## Source data
<<<<
This design comes from an exercise in tuning for small area, a short achievable clock period and few clock cycles per item on the open sky130 flow, not from production work.
The RTL was checked by simulation tests, not by an equivalence proof against the original design.
In runs 1 to 3 the design's own scripts or RTL, not TritonCTS, make the clock network.
The clock port is modelled as an ideal driver, which makes a skipped or thinned clock tree look cheaper than it is; a real chip needs a root buffer or a tree.
No activity file was given, so power comes from the tool's default toggle rates.

==> flow/design.v <==
`timescale 1ns / 1ps
module Packet_router(
input wire clk,
input wire rst,
input wire packet_valid,
input wire [19:0] Data_packet,
output wire Busy,
output wire port_valid_1,
output wire port_valid_2,
output wire port_valid_3,
output wire port_valid_4,
output wire [15:0] Packet_out_1,
output wire [15:0] Packet_out_2,
output wire [15:0] Packet_out_3,
output wire [15:0] Packet_out_4,
output wire out_valid
    );
reg        s1_valid;
reg [17:0] s1_data;
reg        s2_valid;
reg [3:0]  s2_port_valid;
reg [15:0] s2_payload;
always @(posedge clk or negedge rst) begin
    if (!rst) begin
        s1_valid <= 1'b0;
        s2_valid <= 1'b0;
    end else begin
        s1_valid <= packet_valid;
        s2_valid <= s1_valid;
    end
end
always @(posedge clk) begin
    s1_data    <= Data_packet[17:0];
    s2_port_valid <= {4{s1_valid}} & (4'b0001 << s1_data[17:16]);
    s2_payload <= s1_data[15:0];
end
assign Busy      = s1_valid;
assign out_valid = s2_valid;
assign port_valid_1 = s2_port_valid[0];
assign port_valid_2 = s2_port_valid[1];
assign port_valid_3 = s2_port_valid[2];
assign port_valid_4 = s2_port_valid[3];
assign Packet_out_1 = s2_payload;
assign Packet_out_2 = s2_payload;
assign Packet_out_3 = s2_payload;
assign Packet_out_4 = s2_payload;
endmodule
>>>>
Print every entry exactly.

This design comes from an exercise in tuning for small area, a short achievable clock period and few clock cycles per item on the open sky130 flow, not from production work.
The RTL was checked by simulation tests, not by an equivalence proof against the original design.
In runs 1 to 3 the design's own scripts or RTL, not TritonCTS, make the clock network.
The clock port is modelled as an ideal driver, which makes a skipped or thinned clock tree look cheaper than it is; a real chip needs a root buffer or a tree.
No activity file was given, so power comes from the tool's default toggle rates.

==> flow/design.v <==
`timescale 1ns / 1ps
module Packet_router(
input wire clk,
input wire rst,
input wire packet_valid,
input wire [19:0] Data_packet,
output wire Busy,
output wire port_valid_1,
output wire port_valid_2,
output wire port_valid_3,
output wire port_valid_4,
output wire [15:0] Packet_out_1,
output wire [15:0] Packet_out_2,
output wire [15:0] Packet_out_3,
output wire [15:0] Packet_out_4,
output wire out_valid
    );
reg        s1_valid;
reg [17:0] s1_data;
reg        s2_valid;
reg [3:0]  s2_port_valid;
reg [15:0] s2_payload;
always @(posedge clk or negedge rst) begin
    if (!rst) begin
        s1_valid <= 1'b0;
        s2_valid <= 1'b0;
    end else begin
        s1_valid <= packet_valid;
        s2_valid <= s1_valid;
    end
end
always @(posedge clk) begin
    s1_data    <= Data_packet[17:0];
    s2_port_valid <= {4{s1_valid}} & (4'b0001 << s1_data[17:16]);
    s2_payload <= s1_data[15:0];
end
assign Busy      = s1_valid;
assign out_valid = s2_valid;
assign port_valid_1 = s2_port_valid[0];
assign port_valid_2 = s2_port_valid[1];
assign port_valid_3 = s2_port_valid[2];
assign port_valid_4 = s2_port_valid[3];
assign Packet_out_1 = s2_payload;
assign Packet_out_2 = s2_payload;
assign Packet_out_3 = s2_payload;
assign Packet_out_4 = s2_payload;
endmodule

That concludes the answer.